■ TASK
In the material below, find every line with "primary" and pull it out.

===== MATERIAL PROVIDED =====

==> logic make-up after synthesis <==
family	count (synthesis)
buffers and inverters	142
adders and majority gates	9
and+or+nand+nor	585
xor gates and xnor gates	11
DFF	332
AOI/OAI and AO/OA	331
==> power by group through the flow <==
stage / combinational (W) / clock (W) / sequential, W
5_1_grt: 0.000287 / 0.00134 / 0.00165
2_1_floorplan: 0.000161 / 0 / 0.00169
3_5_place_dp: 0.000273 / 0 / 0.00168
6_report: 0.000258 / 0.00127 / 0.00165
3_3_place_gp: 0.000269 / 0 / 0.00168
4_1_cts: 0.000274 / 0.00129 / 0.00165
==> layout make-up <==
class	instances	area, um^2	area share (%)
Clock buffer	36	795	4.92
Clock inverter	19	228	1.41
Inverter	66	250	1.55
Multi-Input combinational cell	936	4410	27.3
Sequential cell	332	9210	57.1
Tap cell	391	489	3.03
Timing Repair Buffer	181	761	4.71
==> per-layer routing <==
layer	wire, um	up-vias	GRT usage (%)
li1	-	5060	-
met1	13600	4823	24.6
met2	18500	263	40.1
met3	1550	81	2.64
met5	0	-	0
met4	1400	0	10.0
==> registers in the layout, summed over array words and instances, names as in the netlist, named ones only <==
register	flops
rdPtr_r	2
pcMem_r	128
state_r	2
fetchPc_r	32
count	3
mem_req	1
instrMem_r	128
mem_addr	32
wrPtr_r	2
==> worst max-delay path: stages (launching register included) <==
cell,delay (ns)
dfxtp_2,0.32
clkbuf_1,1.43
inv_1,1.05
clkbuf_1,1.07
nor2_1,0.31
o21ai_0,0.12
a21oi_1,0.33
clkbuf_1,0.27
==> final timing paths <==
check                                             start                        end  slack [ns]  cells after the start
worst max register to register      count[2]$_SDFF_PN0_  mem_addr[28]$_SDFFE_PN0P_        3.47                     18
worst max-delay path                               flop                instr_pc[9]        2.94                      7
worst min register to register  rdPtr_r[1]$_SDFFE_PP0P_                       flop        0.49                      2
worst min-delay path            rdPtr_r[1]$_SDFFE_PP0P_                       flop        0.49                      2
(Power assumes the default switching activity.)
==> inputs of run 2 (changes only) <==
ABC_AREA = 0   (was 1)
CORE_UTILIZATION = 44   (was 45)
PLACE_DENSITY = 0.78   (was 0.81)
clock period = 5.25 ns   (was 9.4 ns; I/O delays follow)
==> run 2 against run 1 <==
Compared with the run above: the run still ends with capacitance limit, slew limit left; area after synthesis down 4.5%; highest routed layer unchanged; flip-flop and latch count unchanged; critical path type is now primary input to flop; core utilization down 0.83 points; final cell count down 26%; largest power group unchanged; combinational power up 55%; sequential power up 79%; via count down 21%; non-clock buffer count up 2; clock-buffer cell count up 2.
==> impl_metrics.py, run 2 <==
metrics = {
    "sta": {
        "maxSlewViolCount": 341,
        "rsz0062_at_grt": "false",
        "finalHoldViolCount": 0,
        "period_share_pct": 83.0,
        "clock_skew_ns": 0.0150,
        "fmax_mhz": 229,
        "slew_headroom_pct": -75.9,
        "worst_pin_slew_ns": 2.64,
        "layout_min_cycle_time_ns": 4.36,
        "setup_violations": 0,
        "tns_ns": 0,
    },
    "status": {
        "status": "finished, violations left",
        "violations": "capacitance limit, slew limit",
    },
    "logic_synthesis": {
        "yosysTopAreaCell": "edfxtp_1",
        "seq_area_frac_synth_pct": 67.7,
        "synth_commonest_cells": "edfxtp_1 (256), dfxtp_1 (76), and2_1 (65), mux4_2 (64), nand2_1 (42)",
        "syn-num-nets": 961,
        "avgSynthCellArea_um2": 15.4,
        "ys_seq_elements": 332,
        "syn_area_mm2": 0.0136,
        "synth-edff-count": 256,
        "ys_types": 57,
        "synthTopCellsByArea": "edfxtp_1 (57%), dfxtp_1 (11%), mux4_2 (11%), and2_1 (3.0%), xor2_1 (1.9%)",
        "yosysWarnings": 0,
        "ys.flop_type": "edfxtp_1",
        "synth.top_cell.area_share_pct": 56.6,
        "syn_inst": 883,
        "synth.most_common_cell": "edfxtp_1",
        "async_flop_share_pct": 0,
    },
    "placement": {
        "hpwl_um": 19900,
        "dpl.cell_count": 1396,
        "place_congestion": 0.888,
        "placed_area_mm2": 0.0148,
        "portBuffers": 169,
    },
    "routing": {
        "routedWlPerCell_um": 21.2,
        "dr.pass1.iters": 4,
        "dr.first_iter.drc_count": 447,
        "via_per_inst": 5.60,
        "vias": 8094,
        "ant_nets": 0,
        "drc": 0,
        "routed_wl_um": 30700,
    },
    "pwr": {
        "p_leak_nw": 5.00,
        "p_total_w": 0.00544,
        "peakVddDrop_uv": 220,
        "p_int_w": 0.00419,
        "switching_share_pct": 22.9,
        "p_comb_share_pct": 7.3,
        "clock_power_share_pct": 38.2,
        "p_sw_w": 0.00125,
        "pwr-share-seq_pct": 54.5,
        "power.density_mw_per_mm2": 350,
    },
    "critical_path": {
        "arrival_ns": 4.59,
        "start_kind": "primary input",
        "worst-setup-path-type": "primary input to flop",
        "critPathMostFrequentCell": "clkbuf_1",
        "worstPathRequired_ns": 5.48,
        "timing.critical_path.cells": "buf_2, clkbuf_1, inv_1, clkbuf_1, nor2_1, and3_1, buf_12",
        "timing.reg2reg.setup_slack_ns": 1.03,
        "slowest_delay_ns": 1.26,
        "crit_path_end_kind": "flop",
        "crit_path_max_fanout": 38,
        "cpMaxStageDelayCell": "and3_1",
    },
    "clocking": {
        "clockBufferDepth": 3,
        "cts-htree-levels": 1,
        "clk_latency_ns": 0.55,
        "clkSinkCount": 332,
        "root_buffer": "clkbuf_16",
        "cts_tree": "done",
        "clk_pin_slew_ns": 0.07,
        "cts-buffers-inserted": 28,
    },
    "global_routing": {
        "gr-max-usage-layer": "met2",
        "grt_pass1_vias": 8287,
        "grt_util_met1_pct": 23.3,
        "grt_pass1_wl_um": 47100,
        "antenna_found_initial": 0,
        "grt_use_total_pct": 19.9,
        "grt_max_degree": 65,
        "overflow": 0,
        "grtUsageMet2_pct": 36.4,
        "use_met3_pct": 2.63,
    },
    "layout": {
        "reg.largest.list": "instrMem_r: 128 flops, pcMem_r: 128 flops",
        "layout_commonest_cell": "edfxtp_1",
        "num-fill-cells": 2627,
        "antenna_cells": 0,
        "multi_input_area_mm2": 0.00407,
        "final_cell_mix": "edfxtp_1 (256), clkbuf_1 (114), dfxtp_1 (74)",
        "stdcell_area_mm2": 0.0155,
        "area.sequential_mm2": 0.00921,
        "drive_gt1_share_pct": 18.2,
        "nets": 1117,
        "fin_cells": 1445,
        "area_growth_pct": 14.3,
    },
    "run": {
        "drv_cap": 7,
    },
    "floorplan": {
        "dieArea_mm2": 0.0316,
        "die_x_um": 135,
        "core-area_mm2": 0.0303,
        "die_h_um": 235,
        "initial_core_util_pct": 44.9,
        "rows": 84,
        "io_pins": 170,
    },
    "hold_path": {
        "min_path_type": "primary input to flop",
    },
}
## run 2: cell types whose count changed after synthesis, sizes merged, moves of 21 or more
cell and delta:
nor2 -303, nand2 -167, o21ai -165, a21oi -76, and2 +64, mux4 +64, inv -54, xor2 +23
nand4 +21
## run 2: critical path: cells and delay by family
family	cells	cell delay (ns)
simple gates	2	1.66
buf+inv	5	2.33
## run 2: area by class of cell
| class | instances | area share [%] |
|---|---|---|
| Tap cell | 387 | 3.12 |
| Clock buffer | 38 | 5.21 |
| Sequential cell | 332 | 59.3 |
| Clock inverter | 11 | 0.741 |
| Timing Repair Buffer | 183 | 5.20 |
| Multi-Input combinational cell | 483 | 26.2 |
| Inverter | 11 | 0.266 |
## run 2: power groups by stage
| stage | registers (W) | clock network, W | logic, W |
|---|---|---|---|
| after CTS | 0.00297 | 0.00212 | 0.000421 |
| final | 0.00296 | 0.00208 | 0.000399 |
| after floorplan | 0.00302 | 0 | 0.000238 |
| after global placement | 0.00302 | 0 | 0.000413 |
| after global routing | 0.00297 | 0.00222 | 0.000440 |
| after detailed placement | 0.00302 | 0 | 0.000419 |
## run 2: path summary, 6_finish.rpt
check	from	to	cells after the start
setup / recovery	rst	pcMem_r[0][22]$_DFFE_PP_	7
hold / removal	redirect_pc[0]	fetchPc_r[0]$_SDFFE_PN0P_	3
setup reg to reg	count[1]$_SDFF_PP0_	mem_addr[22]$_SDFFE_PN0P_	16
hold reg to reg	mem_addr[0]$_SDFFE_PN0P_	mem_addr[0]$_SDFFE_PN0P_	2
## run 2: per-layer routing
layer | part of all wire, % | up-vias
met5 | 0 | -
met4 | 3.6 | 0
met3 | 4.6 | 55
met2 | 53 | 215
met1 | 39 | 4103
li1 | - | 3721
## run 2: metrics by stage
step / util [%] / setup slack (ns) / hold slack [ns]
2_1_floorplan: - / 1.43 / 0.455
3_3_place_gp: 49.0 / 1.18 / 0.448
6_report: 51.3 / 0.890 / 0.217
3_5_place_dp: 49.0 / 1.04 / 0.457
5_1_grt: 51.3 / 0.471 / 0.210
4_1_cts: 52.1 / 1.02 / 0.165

=====

■ RESPONSE TO THIS EXERCISE
Compared with the run above: the run still ends with capacitance limit, slew limit left; area after synthesis down 4.5%; highest routed layer unchanged; flip-flop and latch count unchanged; critical path type is now primary input to flop; core utilization down 0.83 points; final cell count down 26%; largest power group unchanged; combinational power up 55%; sequential power up 79%; via count down 21%; non-clock buffer count up 2; clock-buffer cell count up 2.
        "start_kind": "primary input",
        "worst-setup-path-type": "primary input to flop",
        "min_path_type": "primary input to flop",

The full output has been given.